All three Commissioners agreed that a change was needed. An agreement on the elements of the new language was agreed to by commissioners, the CCPC and county staff. So where is the process stalled?
On Sept. 6 I sent an email to Commissioner Keith Baker asking assistance to help me understand what had happened regarding follow-up. Had the staff dropped the ball? Was there pending litigation? I got no reply, but at a Sept. 12 chance meeting, he told me he was going to look into the issue.
I had drafted a Colorado Open Records Act (CORA) request to Assistant County Attorney Chip Mortimer. On Sept. 13, I received Mortimer’s response, saying he “did locate the agenda and materials from the meeting but could not locate any documents that relate to any follow up or subsequent action related to the ‘outfitter facility’ question.”

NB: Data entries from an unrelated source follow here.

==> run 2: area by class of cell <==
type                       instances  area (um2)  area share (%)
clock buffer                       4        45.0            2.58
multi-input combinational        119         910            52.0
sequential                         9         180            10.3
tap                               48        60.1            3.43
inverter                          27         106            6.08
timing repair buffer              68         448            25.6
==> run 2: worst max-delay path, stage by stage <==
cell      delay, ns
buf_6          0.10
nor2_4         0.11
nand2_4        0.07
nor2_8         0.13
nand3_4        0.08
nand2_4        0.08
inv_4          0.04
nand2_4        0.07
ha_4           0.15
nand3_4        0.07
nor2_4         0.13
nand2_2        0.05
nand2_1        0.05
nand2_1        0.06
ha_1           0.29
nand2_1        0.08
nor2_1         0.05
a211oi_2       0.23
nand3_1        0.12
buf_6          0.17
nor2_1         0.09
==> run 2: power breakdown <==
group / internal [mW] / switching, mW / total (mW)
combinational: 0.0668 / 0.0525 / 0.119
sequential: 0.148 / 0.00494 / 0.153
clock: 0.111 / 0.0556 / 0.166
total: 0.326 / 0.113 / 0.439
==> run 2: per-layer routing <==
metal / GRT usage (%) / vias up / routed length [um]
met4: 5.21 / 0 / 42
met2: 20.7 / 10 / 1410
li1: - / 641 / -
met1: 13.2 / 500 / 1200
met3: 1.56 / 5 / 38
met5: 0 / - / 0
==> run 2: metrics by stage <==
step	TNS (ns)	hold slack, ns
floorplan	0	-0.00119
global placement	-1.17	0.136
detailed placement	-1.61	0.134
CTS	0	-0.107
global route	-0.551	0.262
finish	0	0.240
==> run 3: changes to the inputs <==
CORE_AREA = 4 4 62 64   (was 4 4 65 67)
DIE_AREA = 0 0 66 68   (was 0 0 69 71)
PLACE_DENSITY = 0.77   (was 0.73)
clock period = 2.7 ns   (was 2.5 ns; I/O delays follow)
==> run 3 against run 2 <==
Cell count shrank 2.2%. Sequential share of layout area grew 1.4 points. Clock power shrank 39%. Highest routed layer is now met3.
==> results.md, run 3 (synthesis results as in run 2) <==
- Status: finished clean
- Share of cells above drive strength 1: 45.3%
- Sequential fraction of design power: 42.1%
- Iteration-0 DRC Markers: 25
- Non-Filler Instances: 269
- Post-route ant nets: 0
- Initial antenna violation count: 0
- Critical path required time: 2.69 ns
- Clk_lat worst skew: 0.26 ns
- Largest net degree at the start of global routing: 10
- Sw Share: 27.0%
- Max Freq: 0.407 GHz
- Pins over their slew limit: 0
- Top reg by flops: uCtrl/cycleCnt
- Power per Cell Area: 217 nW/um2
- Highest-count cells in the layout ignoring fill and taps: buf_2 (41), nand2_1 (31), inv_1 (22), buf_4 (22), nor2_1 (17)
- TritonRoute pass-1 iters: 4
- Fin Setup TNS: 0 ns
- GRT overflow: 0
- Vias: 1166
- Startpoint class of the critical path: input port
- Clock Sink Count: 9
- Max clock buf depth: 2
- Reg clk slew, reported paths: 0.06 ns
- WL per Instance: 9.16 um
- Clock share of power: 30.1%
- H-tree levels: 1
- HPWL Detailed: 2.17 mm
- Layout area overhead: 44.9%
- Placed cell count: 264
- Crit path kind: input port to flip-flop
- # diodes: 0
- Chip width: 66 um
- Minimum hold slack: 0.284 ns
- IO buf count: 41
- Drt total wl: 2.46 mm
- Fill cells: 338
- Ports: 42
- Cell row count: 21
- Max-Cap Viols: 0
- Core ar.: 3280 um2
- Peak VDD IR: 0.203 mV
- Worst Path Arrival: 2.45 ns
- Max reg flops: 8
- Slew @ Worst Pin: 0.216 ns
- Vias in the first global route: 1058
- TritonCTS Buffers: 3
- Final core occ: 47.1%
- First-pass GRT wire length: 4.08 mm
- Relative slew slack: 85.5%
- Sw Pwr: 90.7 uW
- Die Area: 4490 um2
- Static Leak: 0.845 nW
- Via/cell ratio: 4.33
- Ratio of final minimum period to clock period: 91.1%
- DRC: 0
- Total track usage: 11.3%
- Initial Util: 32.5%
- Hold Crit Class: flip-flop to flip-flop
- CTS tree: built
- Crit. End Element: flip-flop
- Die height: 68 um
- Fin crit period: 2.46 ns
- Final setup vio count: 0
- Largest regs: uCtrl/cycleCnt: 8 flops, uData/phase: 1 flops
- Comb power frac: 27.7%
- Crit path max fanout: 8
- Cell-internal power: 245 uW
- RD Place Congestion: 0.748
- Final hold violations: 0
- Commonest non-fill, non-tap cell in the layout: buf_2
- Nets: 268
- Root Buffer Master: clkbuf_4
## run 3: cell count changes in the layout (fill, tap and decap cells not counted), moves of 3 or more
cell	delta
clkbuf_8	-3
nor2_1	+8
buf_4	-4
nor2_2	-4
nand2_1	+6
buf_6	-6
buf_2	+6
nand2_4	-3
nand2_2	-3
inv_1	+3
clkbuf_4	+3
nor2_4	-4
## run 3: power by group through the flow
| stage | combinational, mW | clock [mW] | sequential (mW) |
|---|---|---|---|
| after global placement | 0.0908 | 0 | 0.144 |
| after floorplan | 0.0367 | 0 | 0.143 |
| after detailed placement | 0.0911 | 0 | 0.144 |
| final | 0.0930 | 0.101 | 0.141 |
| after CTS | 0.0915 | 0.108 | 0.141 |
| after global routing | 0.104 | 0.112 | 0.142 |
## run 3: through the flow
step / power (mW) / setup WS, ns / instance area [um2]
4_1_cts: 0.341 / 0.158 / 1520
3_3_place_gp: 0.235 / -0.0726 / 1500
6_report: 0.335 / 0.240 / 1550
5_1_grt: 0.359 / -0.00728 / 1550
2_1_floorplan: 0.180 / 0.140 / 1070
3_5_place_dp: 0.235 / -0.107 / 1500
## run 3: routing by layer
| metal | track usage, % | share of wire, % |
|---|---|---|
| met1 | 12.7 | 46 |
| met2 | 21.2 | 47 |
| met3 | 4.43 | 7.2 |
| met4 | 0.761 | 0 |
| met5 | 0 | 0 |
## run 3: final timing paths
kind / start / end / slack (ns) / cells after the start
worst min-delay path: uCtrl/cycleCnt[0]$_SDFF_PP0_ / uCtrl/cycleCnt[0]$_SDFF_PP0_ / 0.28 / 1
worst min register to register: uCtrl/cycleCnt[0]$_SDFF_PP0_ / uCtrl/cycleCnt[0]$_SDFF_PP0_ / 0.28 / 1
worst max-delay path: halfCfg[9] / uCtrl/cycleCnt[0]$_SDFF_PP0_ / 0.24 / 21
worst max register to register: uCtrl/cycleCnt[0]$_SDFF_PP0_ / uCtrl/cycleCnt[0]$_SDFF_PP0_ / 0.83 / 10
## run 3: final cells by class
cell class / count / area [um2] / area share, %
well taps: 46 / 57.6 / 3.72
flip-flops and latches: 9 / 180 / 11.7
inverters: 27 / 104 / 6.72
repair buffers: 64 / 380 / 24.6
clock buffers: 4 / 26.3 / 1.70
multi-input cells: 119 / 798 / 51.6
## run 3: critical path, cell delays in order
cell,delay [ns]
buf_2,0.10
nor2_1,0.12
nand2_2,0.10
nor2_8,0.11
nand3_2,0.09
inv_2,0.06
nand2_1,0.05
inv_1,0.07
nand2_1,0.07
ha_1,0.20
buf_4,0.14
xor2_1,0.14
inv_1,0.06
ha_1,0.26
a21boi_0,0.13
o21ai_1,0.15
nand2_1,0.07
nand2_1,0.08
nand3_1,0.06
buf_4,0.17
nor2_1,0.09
$ cat src/rtl/regop_pkg.sv
// Package: field bit positions and widths shared by the register-operation unit.
// Assumes the field layout is fixed by the instruction encoding.
package regop_pkg;
    localparam int unsigned FIELD_W  = 12;
    localparam int unsigned B_CLR_A  = 11;
    localparam int unsigned B_CLR_E  = 10;
    localparam int unsigned B_CPL_A  = 9;
    localparam int unsigned B_CPL_E  = 8;
    localparam int unsigned B_ROT_R  = 7;
    localparam int unsigned B_ROT_L  = 6;
    localparam int unsigned B_INC_A  = 5;
    localparam int unsigned B_SK_POS = 4;
    localparam int unsigned B_SK_NEG = 3;
    localparam int unsigned B_SK_ZA  = 2;
    localparam int unsigned B_SK_ZE  = 1;
    localparam int unsigned B_HALT   = 0;
endpackage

This story smacks of ineffective, unresponsive local government. At any time with the existing definition, our homes could be designated an “outfitting facility,” and we could be forced to a lengthy, expensive process to prove that we are not an outfitting facility. Worse, the county could start to force actions on us that could cause us to be removed from our property, lose property rights and incur excessive legal fees. We have watched the county do just this to a county resident, and it is an ugly thing to observe.
Our county commissioners hold the power to kill this process and let things stay the way they are, leaving us all in jeopardy. Or they can start to demand performance from their planning staff that will result in a change that could benefit all of us.